THE TASK:
Counting the line with "localparam logic [6:0] GLYPH_1" as the last one, copy out the lines of the data exactly from the first onward.

RECORDS TO PROCESS:
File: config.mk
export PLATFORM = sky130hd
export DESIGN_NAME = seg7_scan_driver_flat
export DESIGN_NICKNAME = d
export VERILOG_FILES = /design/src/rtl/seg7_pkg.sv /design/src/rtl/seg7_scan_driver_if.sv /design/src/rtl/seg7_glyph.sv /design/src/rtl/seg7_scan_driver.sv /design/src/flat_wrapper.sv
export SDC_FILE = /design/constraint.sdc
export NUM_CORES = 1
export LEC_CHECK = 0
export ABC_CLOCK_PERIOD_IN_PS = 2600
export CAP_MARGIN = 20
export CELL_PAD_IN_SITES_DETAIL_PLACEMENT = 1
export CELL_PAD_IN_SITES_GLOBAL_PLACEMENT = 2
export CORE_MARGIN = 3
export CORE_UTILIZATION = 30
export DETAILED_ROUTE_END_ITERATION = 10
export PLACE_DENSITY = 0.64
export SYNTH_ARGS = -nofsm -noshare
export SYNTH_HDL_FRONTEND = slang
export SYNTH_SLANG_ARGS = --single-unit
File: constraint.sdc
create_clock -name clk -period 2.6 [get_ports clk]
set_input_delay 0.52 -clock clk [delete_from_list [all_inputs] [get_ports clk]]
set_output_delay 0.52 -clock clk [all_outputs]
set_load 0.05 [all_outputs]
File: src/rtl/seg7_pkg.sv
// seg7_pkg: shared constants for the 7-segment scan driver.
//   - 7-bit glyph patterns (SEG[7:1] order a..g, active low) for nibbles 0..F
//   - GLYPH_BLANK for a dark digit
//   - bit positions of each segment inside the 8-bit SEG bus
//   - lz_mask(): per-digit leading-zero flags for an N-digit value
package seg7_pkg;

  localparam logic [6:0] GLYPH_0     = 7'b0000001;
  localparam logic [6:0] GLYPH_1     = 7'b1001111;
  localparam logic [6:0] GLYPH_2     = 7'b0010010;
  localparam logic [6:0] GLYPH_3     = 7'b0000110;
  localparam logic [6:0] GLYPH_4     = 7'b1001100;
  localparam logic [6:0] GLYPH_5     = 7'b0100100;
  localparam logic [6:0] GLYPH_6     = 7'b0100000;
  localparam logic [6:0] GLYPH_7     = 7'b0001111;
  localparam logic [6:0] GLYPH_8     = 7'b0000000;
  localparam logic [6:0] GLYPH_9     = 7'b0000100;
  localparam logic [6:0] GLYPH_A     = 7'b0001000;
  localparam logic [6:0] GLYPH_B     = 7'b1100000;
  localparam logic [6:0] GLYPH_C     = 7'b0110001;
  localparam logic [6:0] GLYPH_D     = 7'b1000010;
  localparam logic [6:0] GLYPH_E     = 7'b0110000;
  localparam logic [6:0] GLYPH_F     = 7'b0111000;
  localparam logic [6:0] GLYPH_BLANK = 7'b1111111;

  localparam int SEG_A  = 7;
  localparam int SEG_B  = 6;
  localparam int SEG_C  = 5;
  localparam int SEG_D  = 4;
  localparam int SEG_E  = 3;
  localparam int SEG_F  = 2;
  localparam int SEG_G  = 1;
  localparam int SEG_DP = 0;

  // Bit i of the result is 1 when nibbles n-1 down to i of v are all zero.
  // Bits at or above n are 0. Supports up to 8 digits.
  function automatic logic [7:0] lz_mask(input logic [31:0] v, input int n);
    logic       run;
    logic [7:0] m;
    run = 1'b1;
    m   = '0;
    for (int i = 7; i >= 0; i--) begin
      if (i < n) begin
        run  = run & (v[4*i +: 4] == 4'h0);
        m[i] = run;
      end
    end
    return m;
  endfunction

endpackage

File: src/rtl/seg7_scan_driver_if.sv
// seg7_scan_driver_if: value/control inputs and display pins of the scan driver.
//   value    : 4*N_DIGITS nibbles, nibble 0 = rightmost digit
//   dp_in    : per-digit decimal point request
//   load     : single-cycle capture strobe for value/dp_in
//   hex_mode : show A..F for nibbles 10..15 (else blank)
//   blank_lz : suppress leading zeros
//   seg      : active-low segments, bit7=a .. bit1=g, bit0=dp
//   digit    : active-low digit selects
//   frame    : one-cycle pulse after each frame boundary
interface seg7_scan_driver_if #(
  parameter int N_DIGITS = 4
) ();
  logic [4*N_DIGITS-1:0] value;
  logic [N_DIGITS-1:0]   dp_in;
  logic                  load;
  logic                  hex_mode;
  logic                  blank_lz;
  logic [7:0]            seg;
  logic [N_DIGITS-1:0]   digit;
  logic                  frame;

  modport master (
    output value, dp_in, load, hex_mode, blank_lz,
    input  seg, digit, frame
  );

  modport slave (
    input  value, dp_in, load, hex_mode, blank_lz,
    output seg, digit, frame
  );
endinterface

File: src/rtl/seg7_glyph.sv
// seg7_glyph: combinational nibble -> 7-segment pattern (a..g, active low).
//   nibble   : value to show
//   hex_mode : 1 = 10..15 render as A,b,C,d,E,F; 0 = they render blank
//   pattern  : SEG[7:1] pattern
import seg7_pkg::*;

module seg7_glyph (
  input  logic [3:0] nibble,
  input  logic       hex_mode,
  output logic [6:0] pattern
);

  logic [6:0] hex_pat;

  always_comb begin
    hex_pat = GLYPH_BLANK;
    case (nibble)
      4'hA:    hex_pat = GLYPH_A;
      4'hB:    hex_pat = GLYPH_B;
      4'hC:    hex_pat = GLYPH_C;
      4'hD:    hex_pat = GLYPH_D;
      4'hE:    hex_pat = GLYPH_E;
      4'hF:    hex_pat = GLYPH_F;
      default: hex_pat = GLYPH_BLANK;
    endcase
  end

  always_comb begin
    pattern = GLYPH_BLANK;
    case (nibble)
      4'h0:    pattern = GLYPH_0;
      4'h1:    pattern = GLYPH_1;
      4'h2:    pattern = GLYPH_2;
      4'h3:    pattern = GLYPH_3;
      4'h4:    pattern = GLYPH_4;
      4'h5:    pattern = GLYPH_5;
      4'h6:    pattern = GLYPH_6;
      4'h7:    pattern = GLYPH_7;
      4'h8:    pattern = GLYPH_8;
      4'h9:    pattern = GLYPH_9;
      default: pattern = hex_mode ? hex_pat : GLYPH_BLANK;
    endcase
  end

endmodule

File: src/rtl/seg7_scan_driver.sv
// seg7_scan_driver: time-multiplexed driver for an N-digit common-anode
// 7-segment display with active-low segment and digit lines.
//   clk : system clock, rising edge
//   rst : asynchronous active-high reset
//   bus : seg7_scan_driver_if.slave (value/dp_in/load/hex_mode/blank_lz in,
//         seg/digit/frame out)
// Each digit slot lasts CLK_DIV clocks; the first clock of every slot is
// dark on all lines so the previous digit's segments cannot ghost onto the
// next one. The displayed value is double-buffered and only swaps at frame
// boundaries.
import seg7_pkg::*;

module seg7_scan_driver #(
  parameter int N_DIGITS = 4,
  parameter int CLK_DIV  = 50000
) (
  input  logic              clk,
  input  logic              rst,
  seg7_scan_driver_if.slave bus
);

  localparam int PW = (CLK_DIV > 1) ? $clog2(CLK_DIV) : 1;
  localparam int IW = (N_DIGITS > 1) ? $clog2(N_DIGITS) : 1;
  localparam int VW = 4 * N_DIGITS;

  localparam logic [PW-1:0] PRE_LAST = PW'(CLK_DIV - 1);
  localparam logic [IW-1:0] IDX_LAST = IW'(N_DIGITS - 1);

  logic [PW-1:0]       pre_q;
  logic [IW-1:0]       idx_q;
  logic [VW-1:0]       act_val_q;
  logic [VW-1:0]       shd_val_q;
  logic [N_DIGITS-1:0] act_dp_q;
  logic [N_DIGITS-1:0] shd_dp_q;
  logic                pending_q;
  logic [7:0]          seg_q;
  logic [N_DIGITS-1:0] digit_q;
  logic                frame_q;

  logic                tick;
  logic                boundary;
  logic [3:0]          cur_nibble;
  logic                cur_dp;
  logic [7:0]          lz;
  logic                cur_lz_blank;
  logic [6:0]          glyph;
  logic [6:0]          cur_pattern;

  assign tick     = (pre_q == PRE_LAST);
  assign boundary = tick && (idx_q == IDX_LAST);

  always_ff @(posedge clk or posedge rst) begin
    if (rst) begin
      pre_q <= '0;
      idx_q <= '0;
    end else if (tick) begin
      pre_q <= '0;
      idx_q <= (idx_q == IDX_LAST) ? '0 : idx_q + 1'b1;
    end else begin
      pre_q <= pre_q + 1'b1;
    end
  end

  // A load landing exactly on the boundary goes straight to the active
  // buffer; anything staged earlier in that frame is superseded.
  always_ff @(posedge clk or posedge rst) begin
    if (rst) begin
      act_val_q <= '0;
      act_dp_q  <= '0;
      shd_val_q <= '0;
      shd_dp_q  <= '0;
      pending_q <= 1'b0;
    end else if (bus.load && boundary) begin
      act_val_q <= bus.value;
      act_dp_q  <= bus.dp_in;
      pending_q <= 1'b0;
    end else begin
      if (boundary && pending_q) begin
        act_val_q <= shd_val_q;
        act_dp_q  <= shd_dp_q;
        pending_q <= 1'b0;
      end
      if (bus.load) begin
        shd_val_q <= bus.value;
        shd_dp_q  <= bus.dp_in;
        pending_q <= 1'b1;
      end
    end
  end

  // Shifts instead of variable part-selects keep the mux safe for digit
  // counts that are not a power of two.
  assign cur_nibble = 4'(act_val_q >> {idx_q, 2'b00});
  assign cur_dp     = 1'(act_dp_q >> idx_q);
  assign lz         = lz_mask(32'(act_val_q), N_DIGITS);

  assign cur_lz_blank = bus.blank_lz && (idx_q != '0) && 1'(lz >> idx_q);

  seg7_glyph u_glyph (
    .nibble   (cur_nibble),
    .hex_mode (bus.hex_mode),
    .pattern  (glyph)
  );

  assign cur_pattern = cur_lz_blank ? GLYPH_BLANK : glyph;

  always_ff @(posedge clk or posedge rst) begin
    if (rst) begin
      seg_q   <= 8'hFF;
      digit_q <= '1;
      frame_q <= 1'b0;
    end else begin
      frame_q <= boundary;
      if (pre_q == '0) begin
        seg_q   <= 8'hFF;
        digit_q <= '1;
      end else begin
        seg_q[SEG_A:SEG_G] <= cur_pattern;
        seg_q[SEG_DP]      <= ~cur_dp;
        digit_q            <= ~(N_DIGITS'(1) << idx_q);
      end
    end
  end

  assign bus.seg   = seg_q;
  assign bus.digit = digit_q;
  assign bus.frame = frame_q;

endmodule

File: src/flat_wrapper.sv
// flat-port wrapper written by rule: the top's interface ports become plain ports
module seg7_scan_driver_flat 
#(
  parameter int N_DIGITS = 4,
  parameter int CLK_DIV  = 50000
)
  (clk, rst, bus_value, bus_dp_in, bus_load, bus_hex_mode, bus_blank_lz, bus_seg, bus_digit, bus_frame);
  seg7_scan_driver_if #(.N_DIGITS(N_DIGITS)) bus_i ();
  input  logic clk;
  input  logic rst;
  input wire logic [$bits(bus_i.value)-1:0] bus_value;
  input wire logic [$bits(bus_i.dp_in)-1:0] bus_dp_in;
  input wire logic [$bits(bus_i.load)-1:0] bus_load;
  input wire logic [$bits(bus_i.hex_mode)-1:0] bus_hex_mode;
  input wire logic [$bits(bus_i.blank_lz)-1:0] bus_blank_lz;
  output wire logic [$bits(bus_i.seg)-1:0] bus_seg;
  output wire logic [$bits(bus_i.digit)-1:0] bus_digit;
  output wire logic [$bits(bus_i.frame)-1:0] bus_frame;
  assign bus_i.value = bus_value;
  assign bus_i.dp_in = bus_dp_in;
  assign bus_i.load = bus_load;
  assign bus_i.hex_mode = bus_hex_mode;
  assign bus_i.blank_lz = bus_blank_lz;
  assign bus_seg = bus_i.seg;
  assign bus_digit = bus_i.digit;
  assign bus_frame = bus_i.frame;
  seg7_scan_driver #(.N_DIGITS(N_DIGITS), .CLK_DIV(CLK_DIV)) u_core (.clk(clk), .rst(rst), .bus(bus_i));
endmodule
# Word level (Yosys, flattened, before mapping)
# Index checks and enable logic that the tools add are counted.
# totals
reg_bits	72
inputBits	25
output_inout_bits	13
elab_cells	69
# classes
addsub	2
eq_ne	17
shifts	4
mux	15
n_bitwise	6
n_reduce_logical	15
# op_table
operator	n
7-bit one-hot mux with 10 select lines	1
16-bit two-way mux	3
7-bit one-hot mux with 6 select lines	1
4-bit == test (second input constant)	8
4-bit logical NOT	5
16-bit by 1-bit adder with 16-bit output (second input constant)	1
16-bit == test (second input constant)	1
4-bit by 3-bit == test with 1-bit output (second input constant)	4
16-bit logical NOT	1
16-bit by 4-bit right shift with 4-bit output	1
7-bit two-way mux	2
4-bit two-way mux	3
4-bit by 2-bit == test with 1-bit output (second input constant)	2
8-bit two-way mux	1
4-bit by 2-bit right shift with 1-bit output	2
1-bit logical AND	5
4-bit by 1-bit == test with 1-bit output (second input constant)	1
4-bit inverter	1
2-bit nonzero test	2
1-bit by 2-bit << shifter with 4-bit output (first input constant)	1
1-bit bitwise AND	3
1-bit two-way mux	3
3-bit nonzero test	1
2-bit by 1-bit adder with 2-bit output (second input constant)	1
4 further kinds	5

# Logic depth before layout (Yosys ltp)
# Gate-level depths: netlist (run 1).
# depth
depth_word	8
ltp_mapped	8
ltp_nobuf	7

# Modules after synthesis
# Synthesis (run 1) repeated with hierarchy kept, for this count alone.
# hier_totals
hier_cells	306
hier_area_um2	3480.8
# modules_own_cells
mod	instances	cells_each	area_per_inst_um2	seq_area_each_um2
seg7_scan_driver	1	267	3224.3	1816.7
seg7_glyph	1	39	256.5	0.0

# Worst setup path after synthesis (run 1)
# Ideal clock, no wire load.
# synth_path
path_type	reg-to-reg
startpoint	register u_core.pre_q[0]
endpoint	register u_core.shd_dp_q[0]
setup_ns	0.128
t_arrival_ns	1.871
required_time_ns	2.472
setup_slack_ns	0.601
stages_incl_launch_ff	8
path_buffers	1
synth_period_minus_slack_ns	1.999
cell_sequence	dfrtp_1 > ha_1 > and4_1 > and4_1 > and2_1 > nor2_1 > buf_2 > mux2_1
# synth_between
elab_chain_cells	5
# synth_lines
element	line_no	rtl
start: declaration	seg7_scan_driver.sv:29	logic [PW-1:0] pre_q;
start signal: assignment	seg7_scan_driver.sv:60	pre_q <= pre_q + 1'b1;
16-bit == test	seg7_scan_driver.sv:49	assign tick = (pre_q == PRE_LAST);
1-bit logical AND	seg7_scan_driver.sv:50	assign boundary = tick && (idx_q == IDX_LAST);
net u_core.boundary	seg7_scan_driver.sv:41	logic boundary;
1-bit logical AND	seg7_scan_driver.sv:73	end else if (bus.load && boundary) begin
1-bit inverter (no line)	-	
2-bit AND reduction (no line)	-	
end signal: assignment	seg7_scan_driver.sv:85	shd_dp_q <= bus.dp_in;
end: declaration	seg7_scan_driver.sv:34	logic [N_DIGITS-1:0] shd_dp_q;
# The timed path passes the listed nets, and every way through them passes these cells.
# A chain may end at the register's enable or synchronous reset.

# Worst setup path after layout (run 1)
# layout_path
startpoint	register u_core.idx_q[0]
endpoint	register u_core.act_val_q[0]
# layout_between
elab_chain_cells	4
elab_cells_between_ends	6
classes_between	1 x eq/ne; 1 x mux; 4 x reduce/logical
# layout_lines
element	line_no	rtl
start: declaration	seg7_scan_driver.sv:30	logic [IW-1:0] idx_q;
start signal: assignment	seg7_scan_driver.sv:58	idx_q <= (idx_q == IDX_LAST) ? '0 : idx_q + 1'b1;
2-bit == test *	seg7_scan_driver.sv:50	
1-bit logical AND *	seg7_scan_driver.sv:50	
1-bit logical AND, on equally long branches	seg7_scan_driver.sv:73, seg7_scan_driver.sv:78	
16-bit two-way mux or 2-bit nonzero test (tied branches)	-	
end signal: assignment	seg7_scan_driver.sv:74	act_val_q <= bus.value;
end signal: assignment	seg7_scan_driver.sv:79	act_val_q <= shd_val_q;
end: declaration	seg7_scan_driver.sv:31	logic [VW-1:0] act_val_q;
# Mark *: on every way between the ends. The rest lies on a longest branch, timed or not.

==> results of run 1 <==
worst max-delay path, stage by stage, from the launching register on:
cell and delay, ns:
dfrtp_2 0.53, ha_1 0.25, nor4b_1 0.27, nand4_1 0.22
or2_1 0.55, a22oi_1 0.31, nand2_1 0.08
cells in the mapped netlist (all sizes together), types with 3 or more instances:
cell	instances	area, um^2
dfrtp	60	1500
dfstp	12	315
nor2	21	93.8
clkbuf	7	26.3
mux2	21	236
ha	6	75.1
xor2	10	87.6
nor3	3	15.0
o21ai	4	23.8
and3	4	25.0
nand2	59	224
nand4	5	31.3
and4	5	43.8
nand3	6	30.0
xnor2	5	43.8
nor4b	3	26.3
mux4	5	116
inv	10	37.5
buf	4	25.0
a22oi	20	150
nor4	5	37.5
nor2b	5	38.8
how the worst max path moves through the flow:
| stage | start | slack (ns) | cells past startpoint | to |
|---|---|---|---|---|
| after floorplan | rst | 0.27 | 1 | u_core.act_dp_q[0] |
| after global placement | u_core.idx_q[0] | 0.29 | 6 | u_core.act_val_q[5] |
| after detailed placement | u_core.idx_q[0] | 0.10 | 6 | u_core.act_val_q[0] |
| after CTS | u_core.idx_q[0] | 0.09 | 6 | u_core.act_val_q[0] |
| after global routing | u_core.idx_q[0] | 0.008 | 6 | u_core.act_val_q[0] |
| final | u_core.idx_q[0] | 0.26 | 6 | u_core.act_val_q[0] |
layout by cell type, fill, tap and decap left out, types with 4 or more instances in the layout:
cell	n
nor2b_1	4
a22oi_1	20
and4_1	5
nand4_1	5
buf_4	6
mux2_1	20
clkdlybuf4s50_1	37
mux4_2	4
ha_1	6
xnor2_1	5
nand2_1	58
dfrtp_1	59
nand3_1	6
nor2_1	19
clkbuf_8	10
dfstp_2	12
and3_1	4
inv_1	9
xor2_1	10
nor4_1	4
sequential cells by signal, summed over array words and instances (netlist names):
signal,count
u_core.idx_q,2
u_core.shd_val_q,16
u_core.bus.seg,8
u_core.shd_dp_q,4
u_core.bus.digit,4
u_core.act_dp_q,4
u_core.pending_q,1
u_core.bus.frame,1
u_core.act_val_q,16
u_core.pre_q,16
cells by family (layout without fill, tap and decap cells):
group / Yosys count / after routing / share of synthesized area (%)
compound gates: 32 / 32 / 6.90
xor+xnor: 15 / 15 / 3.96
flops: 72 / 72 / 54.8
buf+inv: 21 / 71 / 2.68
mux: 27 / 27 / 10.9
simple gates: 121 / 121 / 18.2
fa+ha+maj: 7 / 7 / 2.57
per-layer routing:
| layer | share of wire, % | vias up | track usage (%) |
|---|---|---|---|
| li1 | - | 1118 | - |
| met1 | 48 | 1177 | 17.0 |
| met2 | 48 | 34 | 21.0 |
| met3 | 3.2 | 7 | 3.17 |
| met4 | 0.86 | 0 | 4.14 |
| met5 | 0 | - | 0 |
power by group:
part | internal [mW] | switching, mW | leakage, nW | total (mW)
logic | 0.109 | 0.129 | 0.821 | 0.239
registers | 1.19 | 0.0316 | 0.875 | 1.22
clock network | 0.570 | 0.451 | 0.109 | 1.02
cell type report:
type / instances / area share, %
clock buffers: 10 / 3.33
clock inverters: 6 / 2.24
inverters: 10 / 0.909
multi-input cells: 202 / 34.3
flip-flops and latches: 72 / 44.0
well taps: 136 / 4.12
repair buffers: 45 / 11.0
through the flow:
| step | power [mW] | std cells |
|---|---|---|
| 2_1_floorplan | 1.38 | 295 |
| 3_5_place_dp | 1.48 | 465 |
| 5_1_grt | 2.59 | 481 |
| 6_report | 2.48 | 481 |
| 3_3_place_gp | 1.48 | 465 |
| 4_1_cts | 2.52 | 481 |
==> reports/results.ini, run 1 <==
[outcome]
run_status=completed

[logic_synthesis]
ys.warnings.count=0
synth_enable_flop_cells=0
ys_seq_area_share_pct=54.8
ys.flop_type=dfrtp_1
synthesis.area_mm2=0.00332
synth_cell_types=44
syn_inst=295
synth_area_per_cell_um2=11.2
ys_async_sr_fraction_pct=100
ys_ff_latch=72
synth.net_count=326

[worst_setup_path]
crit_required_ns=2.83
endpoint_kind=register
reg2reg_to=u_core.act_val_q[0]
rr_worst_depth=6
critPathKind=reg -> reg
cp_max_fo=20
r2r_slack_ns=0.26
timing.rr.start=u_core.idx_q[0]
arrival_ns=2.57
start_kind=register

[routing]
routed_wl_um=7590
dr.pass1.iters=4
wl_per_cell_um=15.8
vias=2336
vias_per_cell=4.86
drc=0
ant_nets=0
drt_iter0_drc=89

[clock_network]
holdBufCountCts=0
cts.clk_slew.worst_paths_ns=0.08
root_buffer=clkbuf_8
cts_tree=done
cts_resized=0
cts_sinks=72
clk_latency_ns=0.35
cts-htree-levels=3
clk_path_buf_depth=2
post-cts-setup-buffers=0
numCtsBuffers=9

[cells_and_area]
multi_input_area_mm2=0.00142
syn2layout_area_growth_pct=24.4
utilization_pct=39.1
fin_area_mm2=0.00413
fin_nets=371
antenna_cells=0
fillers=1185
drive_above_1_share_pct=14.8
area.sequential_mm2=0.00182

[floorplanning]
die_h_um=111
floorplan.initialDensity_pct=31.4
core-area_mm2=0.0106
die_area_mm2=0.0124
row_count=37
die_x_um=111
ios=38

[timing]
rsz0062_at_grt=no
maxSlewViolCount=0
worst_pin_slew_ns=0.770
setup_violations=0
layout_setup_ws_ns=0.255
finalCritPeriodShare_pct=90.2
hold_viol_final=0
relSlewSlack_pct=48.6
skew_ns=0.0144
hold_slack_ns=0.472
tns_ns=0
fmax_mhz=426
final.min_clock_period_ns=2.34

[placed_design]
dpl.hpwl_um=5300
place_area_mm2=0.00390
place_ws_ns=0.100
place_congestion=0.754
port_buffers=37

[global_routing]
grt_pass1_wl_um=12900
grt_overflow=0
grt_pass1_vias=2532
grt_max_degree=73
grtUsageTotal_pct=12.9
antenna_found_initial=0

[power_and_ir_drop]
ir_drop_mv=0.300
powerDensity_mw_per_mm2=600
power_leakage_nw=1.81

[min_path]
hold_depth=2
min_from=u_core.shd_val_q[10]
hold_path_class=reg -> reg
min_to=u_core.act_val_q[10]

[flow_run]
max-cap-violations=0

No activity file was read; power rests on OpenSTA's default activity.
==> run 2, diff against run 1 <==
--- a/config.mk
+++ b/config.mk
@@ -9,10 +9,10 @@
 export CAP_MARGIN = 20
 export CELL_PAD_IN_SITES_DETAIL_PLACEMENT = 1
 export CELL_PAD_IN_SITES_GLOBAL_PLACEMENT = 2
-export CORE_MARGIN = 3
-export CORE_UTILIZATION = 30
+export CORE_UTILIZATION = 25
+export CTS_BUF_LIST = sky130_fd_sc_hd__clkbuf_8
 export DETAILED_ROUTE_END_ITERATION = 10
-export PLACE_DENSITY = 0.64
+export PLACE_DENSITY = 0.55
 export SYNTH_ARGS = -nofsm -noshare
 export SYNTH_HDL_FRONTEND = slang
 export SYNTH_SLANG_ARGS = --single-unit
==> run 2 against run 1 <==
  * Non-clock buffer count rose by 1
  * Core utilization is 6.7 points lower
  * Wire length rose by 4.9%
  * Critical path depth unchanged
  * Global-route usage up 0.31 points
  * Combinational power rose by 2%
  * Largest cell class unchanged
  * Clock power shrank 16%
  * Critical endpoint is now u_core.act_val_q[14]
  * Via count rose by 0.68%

TASK SOLUTION:
File: config.mk
export PLATFORM = sky130hd
export DESIGN_NAME = seg7_scan_driver_flat
export DESIGN_NICKNAME = d
export VERILOG_FILES = /design/src/rtl/seg7_pkg.sv /design/src/rtl/seg7_scan_driver_if.sv /design/src/rtl/seg7_glyph.sv /design/src/rtl/seg7_scan_driver.sv /design/src/flat_wrapper.sv
export SDC_FILE = /design/constraint.sdc
export NUM_CORES = 1
export LEC_CHECK = 0
export ABC_CLOCK_PERIOD_IN_PS = 2600
export CAP_MARGIN = 20
export CELL_PAD_IN_SITES_DETAIL_PLACEMENT = 1
export CELL_PAD_IN_SITES_GLOBAL_PLACEMENT = 2
export CORE_MARGIN = 3
export CORE_UTILIZATION = 30
export DETAILED_ROUTE_END_ITERATION = 10
export PLACE_DENSITY = 0.64
export SYNTH_ARGS = -nofsm -noshare
export SYNTH_HDL_FRONTEND = slang
export SYNTH_SLANG_ARGS = --single-unit
File: constraint.sdc
create_clock -name clk -period 2.6 [get_ports clk]
set_input_delay 0.52 -clock clk [delete_from_list [all_inputs] [get_ports clk]]
set_output_delay 0.52 -clock clk [all_outputs]
set_load 0.05 [all_outputs]
File: src/rtl/seg7_pkg.sv
// seg7_pkg: shared constants for the 7-segment scan driver.
//   - 7-bit glyph patterns (SEG[7:1] order a..g, active low) for nibbles 0..F
//   - GLYPH_BLANK for a dark digit
//   - bit positions of each segment inside the 8-bit SEG bus
//   - lz_mask(): per-digit leading-zero flags for an N-digit value
package seg7_pkg;

  localparam logic [6:0] GLYPH_0     = 7'b0000001;
  localparam logic [6:0] GLYPH_1     = 7'b1001111;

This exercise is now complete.